Introduction to vector-processing techniques for multi-component seismic exploration

Abstract

Conventional multi-component seismic analysis simply relies on appropriate component selection to provide P- and S-wave images. However, this ignores the potential cross-contamination of P-wave energy on the horizontal components, and S-wave energy on the vertical component that may occur in certain geological situations. Where wavefield cross-contamination occurs, there is potential to achieve cleaner P- and S-wave images by more fully exploiting the true vector nature of multi-component seismic data. Vector processing for exploration-scale data typically combines frequency and slowness information, together with particle motion, to distinguish different wave types. Three such multi-trace, multi-component wavefield separation schemes, termed MUSIC, IWSA and PIM, are considered here. These vector techniques all utilise a parametric approach whereby wavefield slowness and polarisation are modelled simultaneously in the frequency domain.
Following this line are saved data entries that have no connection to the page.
### src/rtl/assert_macros.svh
// assertion macros, included by the fifo top module
`ifndef ASSERT_MACROS_SVH
`define ASSERT_MACROS_SVH

`ifndef SYNTH

`define SC2A_ASSERT_ALWAYS(label, expr, msg) \
   label: assert property (@(posedge clock) disable iff (reset) (expr)) \
      else $error(msg);

`define SC2A_ASSERT_IMPLY(label, ante, cons, msg) \
   label: assert property (@(posedge clock) disable iff (reset) (ante) |-> (cons)) \
      else $error(msg);

`define SC2A_ASSERT_NEXT(label, ante, cons, msg) \
   label: assert property (@(posedge clock) disable iff (reset) (ante) |=> (cons)) \
      else $error(msg);

`else

`define SC2A_ASSERT_ALWAYS(label, expr, msg)
`define SC2A_ASSERT_IMPLY(label, ante, cons, msg)
`define SC2A_ASSERT_NEXT(label, ante, cons, msg)

`endif

`endif

### src/rtl/sc2a_pkg.sv
// types, constants and the scancode table of the keyboard receive fifo
package sc2a_pkg;

   localparam int DEPTH = 256;
   localparam int PTR_W = $clog2(DEPTH);
   localparam int FILL_W = 8;
   localparam int WIDE_W = (PTR_W > FILL_W) ? PTR_W : FILL_W;
   localparam int CHAR_W = 7;
   localparam int CODE_W = 8;
   localparam int BREAK_BIT = 7;

   localparam logic [PTR_W-1:0] CNT_MAX = PTR_W'(DEPTH - 1);

   localparam logic CMD_PUSH = 1'b0;
   localparam logic CMD_READ = 1'b1;

   localparam logic [CHAR_W-1:0] KEY_ESC = 7'h1B;
   localparam logic [CHAR_W-1:0] KEY_BS  = 7'h08;
   localparam logic [CHAR_W-1:0] KEY_TAB = 7'h09;
   localparam logic [CHAR_W-1:0] KEY_LF  = 7'h0A;
   localparam logic [CHAR_W-1:0] NO_CHAR = 7'h00;

   typedef enum logic {
      ST_IDLE,
      ST_READ
   } state_type;

   typedef struct packed {
      logic              cmd;
      logic [CODE_W-1:0] scan_byte;
   } req_type;

   typedef struct packed {
      logic [CHAR_W-1:0] char_value;
      logic              char_valid;
      logic              stored;
      logic [FILL_W-1:0] fill_level;
   } rsp_type;

   function automatic logic [PTR_W-1:0] ptr_incr(input logic [PTR_W-1:0] ptr);
      return (ptr == CNT_MAX) ? '0 : ptr + 1'b1;
   endfunction

   function automatic logic [FILL_W-1:0] sat_fill(input logic [PTR_W-1:0] cnt);
      logic [WIDE_W-1:0] wide;
      wide = WIDE_W'(cnt);
      return (wide > WIDE_W'(255)) ? {FILL_W{1'b1}} : wide[FILL_W-1:0];
   endfunction

   // set-1 make code to us ascii, zero where unmapped
   function automatic logic [CHAR_W-1:0] us_map(input logic [CHAR_W-1:0] code);
      logic [CHAR_W-1:0] ch;
      case (code)
         7'd1:    ch = KEY_ESC;
         7'd2:    ch = 7'h31;
         7'd3:    ch = 7'h32;
         7'd4:    ch = 7'h33;
         7'd5:    ch = 7'h34;
         7'd6:    ch = 7'h35;
         7'd7:    ch = 7'h36;
         7'd8:    ch = 7'h37;
         7'd9:    ch = 7'h38;
         7'd10:   ch = 7'h39;
         7'd11:   ch = 7'h30;
         7'd12:   ch = 7'h2D;
         7'd13:   ch = 7'h3D;
         7'd14:   ch = KEY_BS;
         7'd15:   ch = KEY_TAB;
         7'd16:   ch = 7'h71;
         7'd17:   ch = 7'h77;
         7'd18:   ch = 7'h65;
         7'd19:   ch = 7'h72;
         7'd20:   ch = 7'h74;
         7'd21:   ch = 7'h79;
         7'd22:   ch = 7'h75;
         7'd23:   ch = 7'h69;
         7'd24:   ch = 7'h6F;
         7'd25:   ch = 7'h70;
         7'd26:   ch = 7'h5B;
         7'd27:   ch = 7'h5D;
         7'd28:   ch = KEY_LF;
         7'd30:   ch = 7'h61;
         7'd31:   ch = 7'h73;
         7'd32:   ch = 7'h64;
         7'd33:   ch = 7'h66;
         7'd34:   ch = 7'h67;
         7'd35:   ch = 7'h68;
         7'd36:   ch = 7'h6A;
         7'd37:   ch = 7'h6B;
         7'd38:   ch = 7'h6C;
         7'd39:   ch = 7'h3B;
         7'd40:   ch = 7'h27;
         7'd41:   ch = 7'h60;
         7'd43:   ch = 7'h5C;
         7'd44:   ch = 7'h7A;
         7'd45:   ch = 7'h78;
         7'd46:   ch = 7'h63;
         7'd47:   ch = 7'h76;
         7'd48:   ch = 7'h62;
         7'd49:   ch = 7'h6E;
         7'd50:   ch = 7'h6D;
         7'd51:   ch = 7'h2C;
         7'd52:   ch = 7'h2E;
         7'd53:   ch = 7'h2F;
         7'd55:   ch = 7'h2A;
         7'd57:   ch = 7'h20;
         7'd74:   ch = 7'h2D;
         7'd78:   ch = 7'h2B;
         default: ch = NO_CHAR;
      endcase
      return ch;
   endfunction

endpackage

### src/rtl/sc2a_ram.sv
// generic single-port-write, registered-read ram for the character store
module sc2a_ram #(
   parameter int DEPTH_P = 256,
   parameter int WIDTH_P = 7,
   parameter int ADDR_W_P = $clog2(DEPTH_P)
) (
   input  logic                clock,
   input  logic                wr_en,
   input  logic [ADDR_W_P-1:0] wr_addr,
   input  logic [WIDTH_P-1:0]  wr_data,
   input  logic                rd_en,
   input  logic [ADDR_W_P-1:0] rd_addr,
   output logic [WIDTH_P-1:0]  rd_data
);

   logic [WIDTH_P-1:0] mem [DEPTH_P];
   logic [WIDTH_P-1:0] rd_data_ff;

   always_ff @(posedge clock) begin
      if (wr_en) begin
         mem[wr_addr] <= wr_data;
      end
   end

   always_ff @(posedge clock) begin
      if (rd_en) begin
         rd_data_ff <= mem[rd_addr];
      end
   end

   assign rd_data = rd_data_ff;

endmodule

### src/rtl/scancode_to_ascii_fifo_top.sv
// keyboard receive fifo: scancode translation, ring buffer control and response register
//
//   channel   ports                          handshake
//   request   start, busy, req_data          accepted when start && !busy
//   response  rsp_strobe, rsp_data           one-cycle strobe, no back-pressure
//
// a push answers in the cycle after acceptance and the block is ready again at once
// a read passes through the registered ram read port: busy is high while the ram data is
// taken into the response, and the response strobes on the cycle after that
// synchronous reset empties the buffer (pointers and count), ram contents are kept
// the receiver cannot stall, every response is shown for exactly one cycle
module scancode_to_ascii_fifo_top (
   input  logic              clock,
   input  logic              reset,
   input  logic              start,
   output logic              busy,
   input  sc2a_pkg::req_type req_data,
   output logic              rsp_strobe,
   output sc2a_pkg::rsp_type rsp_data
);
   import sc2a_pkg::*;

   `include "assert_macros.svh"

   state_type         state_ff, state_in;
   logic [PTR_W-1:0]  wr_ptr_ff, wr_ptr_in;
   logic [PTR_W-1:0]  rd_ptr_ff, rd_ptr_in;
   logic [PTR_W-1:0]  count_ff, count_in;
   rsp_type           rsp_ff, rsp_in;
   logic              strobe_ff, strobe_in;

   logic              accept;
   logic              can_store;
   logic [CHAR_W-1:0] ch;
   logic              mem_we;
   logic              mem_re;
   logic [CHAR_W-1:0] mem_rd_data;

   sc2a_ram #(
      .DEPTH_P (DEPTH),
      .WIDTH_P (CHAR_W),
      .ADDR_W_P(PTR_W)
   ) u_store (
      .clock  (clock),
      .wr_en  (mem_we),
      .wr_addr(wr_ptr_ff),
      .wr_data(ch),
      .rd_en  (mem_re),
      .rd_addr(rd_ptr_ff),
      .rd_data(mem_rd_data)
   );

   assign accept = start && (state_ff == ST_IDLE);
   assign ch     = us_map(req_data.scan_byte[CHAR_W-1:0]);

   always_comb begin
      state_in  = state_ff;
      wr_ptr_in = wr_ptr_ff;
      rd_ptr_in = rd_ptr_ff;
      count_in  = count_ff;
      rsp_in    = rsp_ff;
      strobe_in = 1'b0;
      mem_we    = 1'b0;
      mem_re    = 1'b0;
      can_store = !req_data.scan_byte[BREAK_BIT] && (ch != NO_CHAR) && (count_ff != CNT_MAX);
      case (state_ff)
         ST_IDLE: begin
            if (accept) begin
               if (req_data.cmd == CMD_PUSH) begin
                  if (can_store) begin
                     mem_we    = 1'b1;
                     wr_ptr_in = ptr_incr(wr_ptr_ff);
                     count_in  = count_ff + 1'b1;
                  end
                  rsp_in.char_value = NO_CHAR;
                  rsp_in.char_valid = 1'b0;
                  rsp_in.stored     = can_store;
                  rsp_in.fill_level = sat_fill(count_in);
                  strobe_in         = 1'b1;
               end else begin
                  if (count_ff != '0) begin
                     mem_re    = 1'b1;
                     rd_ptr_in = ptr_incr(rd_ptr_ff);
                     count_in  = count_ff - 1'b1;
                  end
                  rsp_in.char_value = NO_CHAR;
                  rsp_in.char_valid = (count_ff != '0);
                  rsp_in.stored     = 1'b0;
                  rsp_in.fill_level = sat_fill(count_in);
                  state_in          = ST_READ;
               end
            end
         end
         ST_READ: begin
            rsp_in.char_value = rsp_ff.char_valid ? mem_rd_data : NO_CHAR;
            strobe_in         = 1'b1;
            state_in          = ST_IDLE;
         end
         default: begin
            state_in = ST_IDLE;
         end
      endcase
   end

   always_ff @(posedge clock) begin
      if (reset) begin
         state_ff  <= ST_IDLE;
         wr_ptr_ff <= '0;
         rd_ptr_ff <= '0;
         count_ff  <= '0;
         strobe_ff <= 1'b0;
      end else begin
         state_ff  <= state_in;
         wr_ptr_ff <= wr_ptr_in;
         rd_ptr_ff <= rd_ptr_in;
         count_ff  <= count_in;
         strobe_ff <= strobe_in;
      end
   end

   always_ff @(posedge clock) begin
      rsp_ff <= rsp_in;
   end

   assign busy       = (state_ff != ST_IDLE);
   assign rsp_strobe = strobe_ff;
   assign rsp_data   = rsp_ff;

   `SC2A_ASSERT_ALWAYS(a_count_max, count_ff <= CNT_MAX, "fill count beyond capacity")
   `SC2A_ASSERT_IMPLY(a_empty_ptrs, count_ff == '0, wr_ptr_ff == rd_ptr_ff, "empty with pointers apart")
   `SC2A_ASSERT_NEXT(a_read_wait, accept && req_data.cmd == CMD_READ, state_ff == ST_READ && !strobe_ff, "read transaction did not wait for ram")
   `SC2A_ASSERT_IMPLY(a_rsp_kind, rsp_strobe, !(rsp_data.stored && rsp_data.char_valid), "response both stored and popped")
   `SC2A_ASSERT_NEXT(a_read_done, state_ff == ST_READ, state_ff == ST_IDLE && strobe_ff, "read response missing")

endmodule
The PIM algorithm is considered to be the most generally useful of the three algorithms. Synthetic and ocean-bottom data examples are used to demonstrate practical issues relating to the use of these vector separation schemes. In cases where there is significant cross-contamination, vector wavefield separation produces P- and S-wave records that differ significantly from the vertical and horizontal components, respectively. Where cross-contamination is less problematic, production vector processing is not warranted. In these cases, however, vector processing still provides valuable quantitative validation of the natural-separation assumption.